EMSA reactions were carried out using these probes and the results are summarised in Table 3.1 and shown in Figure 3.6. NsrR was able to bind to JM0064, our positive control and JM0065 the refined probe with the conserved AA and TT at the ends. However, NsrR did not bind to JM0068-70. This highlights the importance of the AA/TT at the ends of the binding sites, following the removal of these the protein is no longer able to bind. A clear difference in sequence binding between the S. coelicolor, E. coli and B. subtilis proteins and their target sequences. We observed that NsrR had a lower affinity for Short hmpA1 (JM0068) which could be due to the loss of non-essential but important bases flanking the binding site. Additionally, due to ScoNsrR having a [4Fe-4S] cluster and only sharing between 30-40% amino acid sequence identity with E. coli and B. subtilis which [2Fe-2S] cluster, it is likely that the binding architecture is substantially different and as a result contribute to an inability to bind the ScoNsrR binding sequence.

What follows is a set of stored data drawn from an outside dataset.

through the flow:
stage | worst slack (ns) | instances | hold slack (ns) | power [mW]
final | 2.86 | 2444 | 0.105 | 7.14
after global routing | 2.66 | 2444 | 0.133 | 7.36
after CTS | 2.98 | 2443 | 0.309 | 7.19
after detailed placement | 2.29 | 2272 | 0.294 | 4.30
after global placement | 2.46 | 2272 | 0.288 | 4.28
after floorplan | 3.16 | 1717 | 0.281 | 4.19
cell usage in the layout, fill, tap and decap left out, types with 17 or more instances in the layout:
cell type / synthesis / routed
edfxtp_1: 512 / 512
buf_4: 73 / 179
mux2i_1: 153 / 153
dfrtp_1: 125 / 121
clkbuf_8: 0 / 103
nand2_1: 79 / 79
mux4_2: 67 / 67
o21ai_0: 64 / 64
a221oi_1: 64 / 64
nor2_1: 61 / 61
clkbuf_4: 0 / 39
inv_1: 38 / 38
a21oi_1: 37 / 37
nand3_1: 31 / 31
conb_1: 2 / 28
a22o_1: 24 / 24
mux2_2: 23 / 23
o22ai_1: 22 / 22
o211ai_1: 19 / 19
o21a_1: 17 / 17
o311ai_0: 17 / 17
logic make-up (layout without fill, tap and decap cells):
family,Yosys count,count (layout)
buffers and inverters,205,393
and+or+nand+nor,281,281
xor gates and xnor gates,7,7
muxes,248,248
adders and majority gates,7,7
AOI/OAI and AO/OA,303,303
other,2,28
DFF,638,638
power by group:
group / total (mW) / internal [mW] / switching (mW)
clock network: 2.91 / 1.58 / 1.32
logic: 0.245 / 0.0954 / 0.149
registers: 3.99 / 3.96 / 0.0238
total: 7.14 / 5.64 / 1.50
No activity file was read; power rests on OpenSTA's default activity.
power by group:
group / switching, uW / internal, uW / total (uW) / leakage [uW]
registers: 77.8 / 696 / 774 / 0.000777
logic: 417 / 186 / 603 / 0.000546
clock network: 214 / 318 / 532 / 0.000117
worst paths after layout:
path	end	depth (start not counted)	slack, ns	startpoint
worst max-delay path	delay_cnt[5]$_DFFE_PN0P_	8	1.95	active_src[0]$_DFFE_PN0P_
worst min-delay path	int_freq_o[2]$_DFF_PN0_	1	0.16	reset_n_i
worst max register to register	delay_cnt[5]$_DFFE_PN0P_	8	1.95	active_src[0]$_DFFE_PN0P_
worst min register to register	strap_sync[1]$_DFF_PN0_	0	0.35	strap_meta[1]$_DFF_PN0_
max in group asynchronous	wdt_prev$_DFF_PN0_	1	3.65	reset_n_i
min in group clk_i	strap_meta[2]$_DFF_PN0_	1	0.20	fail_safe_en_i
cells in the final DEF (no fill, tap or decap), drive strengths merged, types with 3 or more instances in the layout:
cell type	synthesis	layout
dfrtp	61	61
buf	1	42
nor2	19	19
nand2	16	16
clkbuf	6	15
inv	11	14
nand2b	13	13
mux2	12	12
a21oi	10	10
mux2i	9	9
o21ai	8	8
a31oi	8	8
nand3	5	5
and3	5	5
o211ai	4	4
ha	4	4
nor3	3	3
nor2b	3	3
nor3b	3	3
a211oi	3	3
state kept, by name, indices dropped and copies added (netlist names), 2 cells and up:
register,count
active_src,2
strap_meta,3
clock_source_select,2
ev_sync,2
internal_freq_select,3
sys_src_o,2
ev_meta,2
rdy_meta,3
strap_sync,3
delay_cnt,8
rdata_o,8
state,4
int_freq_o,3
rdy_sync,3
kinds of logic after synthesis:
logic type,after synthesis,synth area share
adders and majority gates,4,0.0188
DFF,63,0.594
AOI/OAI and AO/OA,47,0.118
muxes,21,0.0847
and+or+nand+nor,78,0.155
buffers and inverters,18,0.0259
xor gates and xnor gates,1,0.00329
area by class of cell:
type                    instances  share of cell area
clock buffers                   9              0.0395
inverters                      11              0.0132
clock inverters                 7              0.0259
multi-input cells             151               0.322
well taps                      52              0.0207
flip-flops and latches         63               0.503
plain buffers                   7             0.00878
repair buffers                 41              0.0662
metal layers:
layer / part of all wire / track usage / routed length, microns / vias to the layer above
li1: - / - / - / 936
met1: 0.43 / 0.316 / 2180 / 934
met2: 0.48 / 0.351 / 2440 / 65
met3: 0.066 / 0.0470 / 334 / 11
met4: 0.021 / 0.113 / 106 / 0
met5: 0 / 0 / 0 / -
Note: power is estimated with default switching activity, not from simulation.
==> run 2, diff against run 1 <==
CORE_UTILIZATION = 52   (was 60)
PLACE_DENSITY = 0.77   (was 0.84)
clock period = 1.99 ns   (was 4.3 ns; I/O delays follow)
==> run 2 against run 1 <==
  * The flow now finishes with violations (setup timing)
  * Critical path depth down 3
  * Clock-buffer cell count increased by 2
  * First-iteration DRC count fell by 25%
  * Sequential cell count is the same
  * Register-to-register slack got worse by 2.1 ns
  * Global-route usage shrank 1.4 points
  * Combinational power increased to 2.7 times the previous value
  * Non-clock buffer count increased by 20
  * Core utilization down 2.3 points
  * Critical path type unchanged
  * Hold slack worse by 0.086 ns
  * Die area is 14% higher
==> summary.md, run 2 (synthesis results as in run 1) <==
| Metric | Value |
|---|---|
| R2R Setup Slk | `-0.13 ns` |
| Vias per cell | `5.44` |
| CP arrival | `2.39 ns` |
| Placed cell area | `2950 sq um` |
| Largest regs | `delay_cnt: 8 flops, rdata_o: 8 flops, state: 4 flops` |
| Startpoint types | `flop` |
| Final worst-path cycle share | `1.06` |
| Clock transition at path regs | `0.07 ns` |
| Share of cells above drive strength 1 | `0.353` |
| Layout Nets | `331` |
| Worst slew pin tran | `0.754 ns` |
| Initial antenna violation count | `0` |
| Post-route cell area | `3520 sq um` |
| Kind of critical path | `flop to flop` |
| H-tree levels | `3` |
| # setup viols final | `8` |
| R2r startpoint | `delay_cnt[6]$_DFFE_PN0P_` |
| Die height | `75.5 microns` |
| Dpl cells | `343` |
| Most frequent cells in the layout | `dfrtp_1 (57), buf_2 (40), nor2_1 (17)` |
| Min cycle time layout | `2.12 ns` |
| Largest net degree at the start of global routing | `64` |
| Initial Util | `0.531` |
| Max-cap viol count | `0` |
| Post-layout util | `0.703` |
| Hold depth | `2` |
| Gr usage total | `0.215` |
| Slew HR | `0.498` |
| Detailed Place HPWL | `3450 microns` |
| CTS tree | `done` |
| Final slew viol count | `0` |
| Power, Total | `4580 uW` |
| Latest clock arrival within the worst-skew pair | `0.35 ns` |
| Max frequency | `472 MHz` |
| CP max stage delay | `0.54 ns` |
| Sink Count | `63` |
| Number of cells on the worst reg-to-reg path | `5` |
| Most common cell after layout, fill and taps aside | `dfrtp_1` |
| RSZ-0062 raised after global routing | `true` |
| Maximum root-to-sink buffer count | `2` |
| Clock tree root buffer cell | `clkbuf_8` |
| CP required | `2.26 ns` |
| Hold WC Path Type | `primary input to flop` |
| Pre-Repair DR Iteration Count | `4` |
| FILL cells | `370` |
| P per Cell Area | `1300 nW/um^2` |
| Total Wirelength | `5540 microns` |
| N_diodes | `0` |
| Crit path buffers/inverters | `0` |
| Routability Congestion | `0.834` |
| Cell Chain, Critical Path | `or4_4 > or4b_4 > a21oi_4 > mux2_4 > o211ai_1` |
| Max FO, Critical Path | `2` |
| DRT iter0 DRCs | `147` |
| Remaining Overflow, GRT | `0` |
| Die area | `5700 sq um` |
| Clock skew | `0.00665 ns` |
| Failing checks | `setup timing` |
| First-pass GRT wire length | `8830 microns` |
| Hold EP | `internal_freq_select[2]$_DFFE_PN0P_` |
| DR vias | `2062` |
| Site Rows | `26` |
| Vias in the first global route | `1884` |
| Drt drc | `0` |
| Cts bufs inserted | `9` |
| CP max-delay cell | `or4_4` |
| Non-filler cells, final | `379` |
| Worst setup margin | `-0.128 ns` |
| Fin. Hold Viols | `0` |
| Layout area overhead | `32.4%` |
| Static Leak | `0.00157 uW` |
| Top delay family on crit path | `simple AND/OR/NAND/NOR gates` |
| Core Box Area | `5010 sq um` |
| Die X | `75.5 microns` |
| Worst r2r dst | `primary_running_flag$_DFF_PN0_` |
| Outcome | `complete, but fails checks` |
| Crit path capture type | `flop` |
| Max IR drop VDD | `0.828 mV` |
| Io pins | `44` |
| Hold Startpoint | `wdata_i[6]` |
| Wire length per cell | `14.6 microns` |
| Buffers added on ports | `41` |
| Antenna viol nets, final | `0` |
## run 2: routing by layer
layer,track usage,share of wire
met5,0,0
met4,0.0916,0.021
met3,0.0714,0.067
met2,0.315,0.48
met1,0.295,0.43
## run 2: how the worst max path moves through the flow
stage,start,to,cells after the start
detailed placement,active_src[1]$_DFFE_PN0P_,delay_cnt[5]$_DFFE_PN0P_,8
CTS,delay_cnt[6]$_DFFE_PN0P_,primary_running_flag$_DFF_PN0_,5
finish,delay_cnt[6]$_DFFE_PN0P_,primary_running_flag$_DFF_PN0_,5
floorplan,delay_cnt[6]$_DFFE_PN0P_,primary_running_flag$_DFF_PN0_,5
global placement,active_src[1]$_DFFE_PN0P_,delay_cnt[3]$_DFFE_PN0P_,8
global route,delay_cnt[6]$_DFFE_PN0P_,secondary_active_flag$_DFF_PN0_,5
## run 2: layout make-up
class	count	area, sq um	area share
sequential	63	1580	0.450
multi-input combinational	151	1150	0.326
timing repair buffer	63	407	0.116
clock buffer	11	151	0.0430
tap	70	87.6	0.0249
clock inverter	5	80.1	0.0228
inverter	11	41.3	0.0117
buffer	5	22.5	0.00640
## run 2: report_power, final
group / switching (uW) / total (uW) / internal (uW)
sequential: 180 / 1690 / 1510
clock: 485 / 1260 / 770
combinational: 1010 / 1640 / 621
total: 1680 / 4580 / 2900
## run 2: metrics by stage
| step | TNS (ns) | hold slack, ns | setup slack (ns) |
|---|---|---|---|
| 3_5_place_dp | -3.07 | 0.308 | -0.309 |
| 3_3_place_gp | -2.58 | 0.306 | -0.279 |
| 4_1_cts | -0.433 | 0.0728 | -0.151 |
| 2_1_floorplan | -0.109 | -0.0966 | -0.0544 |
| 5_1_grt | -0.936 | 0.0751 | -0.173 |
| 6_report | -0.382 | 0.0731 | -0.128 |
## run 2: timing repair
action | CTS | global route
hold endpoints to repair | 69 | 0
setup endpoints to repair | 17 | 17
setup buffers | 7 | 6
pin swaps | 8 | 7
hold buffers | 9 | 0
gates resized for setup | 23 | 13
`config.mk`:
```
export PLATFORM = sky130hd
export DESIGN_NAME = isrd_top
export DESIGN_NICKNAME = d
export VERILOG_FILES = /design/src/rtl/isrd_top.v /design/src/rtl/isrd_sync.v
export VERILOG_INCLUDE_DIRS = /design/src /design/src/shared
export SDC_FILE = /design/constraint.sdc
export NUM_CORES = 1
export LEC_CHECK = 0
export BUFFER_PORTS_ARGS = -buffer_cell sky130_fd_sc_hd__buf_2
export CORE_MARGIN = 5
export CORE_UTILIZATION = 49
export CTS_CLUSTER_SIZE = 8
export DETAILED_ROUTE_END_ITERATION = 12
export PLACE_DENSITY = 0.79
export SKIP_LAST_GASP = 1
export SLEW_MARGIN = 15
export SYNTH_ARGS = -nofsm -noshare
export SYNTH_HDL_FRONTEND = slang
export SYNTH_SLANG_ARGS = --single-unit
export TNS_END_PERCENT = 50
```
`constraint.sdc`:
```
create_clock -name sys_clk_i -period 5.9 [get_ports sys_clk_i]
set_clock_uncertainty 0.05 [all_clocks]
set_input_delay 0.295 -clock sys_clk_i [delete_from_list [all_inputs] [get_ports sys_clk_i]]
set_output_delay 0.295 -clock sys_clk_i [all_outputs]
set_load 0.02 [all_outputs]
```
File: src/mac_book_pkg.sv
package mac_book_pkg;
  // Register byte offsets
  localparam logic [7:0] OFS_EVENT    = 8'h00;
  localparam logic [7:0] OFS_TX_START = 8'h04;
  localparam logic [7:0] OFS_RX_START = 8'h08;
  localparam logic [7:0] OFS_RX_END   = 8'h0c;
  localparam logic [7:0] OFS_BUF_SIZE = 8'h10;
  localparam logic [7:0] OFS_MAX_FRM  = 8'h14;
  localparam logic [7:0] OFS_COL_WIN  = 8'h18;
  localparam logic [7:0] OFS_RETRY    = 8'h1c;
  localparam logic [7:0] OFS_CTRL     = 8'h20;
  localparam logic [7:0] OFS_TX_STAT  = 8'h24;
  localparam logic [7:0] OFS_RX_PTR   = 8'h28;

  // Event status bit positions
  localparam int EV_TX_DONE  = 0;
  localparam int EV_TX_CF    = 1;
  localparam int EV_RX_OVR   = 2;
  localparam int EV_RX_DONE  = 3;
  localparam int EV_RX_PCF   = 4;
  localparam int EV_RX_CF    = 5;
  localparam int EV_MGMT     = 6;
  localparam int EV_TX_FAULT = 7;

  // Transmit status word bit positions
  localparam int TS_OWNER = 15;
  localparam int TS_ABORT = 14;
  localparam int TS_BPA   = 13;
  localparam int TS_HUGE  = 12;
  localparam int TS_LOOR  = 11;
  localparam int TS_LCERR = 10;
  localparam int TS_FCS   = 9;
  localparam int TS_DEFER = 8;
  localparam int TS_XSDFR = 7;
  localparam int TS_UNDER = 6;
  localparam int TS_LATE  = 5;
  localparam int TS_MAXC  = 4;

  // Buffer size field and control bits
  localparam int BS_SEL_LSB = 6;
  localparam int CTRL_FCS   = 0;
  localparam int CTRL_TXRST = 1;

  // Reset values
  localparam logic [7:0]  BUF_SIZE_RST = 8'h00;
  localparam logic [15:0] MAX_FRM_RST  = 16'h05ee;
  localparam logic [5:0]  COL_WIN_RST  = 6'h38;
  localparam logic [3:0]  RETRY_RST    = 4'hf;
  localparam logic [1:0]  CTRL_RST     = 2'h1;

  // Frame and descriptor figures
  localparam logic [15:0] LEN_MAX       = 16'd1518;
  localparam logic [23:0] DESC_BYTES    = 24'd7;
  localparam logic [14:0] XS_DFR_NIBBLE = 15'd6071;
  localparam logic [14:0] XS_DFR_BIT    = 15'd24287;

  typedef enum logic [1:0] {
    TX_IDLE = 2'b01,
    TX_BUSY = 2'b10
  } tx_state_t;
endpackage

Promoter Sequence NsrR binding Primer

hmpA1 long CTAAAACACGAATATCATCTACCAATTAAG Y JM0064

hmpA1 AACACGAATATCATCTACCAATT Y JM0065

Short hmpA1 CACGAATATCATCTACCAG N JM0068

Bsu hmpA 17 bp

AAGATCATGTATTTTAAAGATATATTTTA N JM0069

Eco hmpA ATAAGATGCATTTGAGATACATCAA N JM0070

GC rich AACGCGCATCTGAGATGCGCGTT N JM0071

Consensus AACACGAATCTNANATNCCAATT - -

Table 3-1 A summary of the short EMSA reactions. The EMSA column indicates if a shift was detected (Y = yes, N = no).

Figure 3-6 Short probe EMSA reactions. Using short probes JM0064-JM0071 showing that ScoNsrR can bind the Sco nsrR hmpA1 and hmpA2 sequence very specifically (taken from Crack et al. 2015). Ratio of cluster to DNA was determined using 8 nM DNA probe in each case. Black arrows show unbound (U) and Bound (B) DNA to NsrR.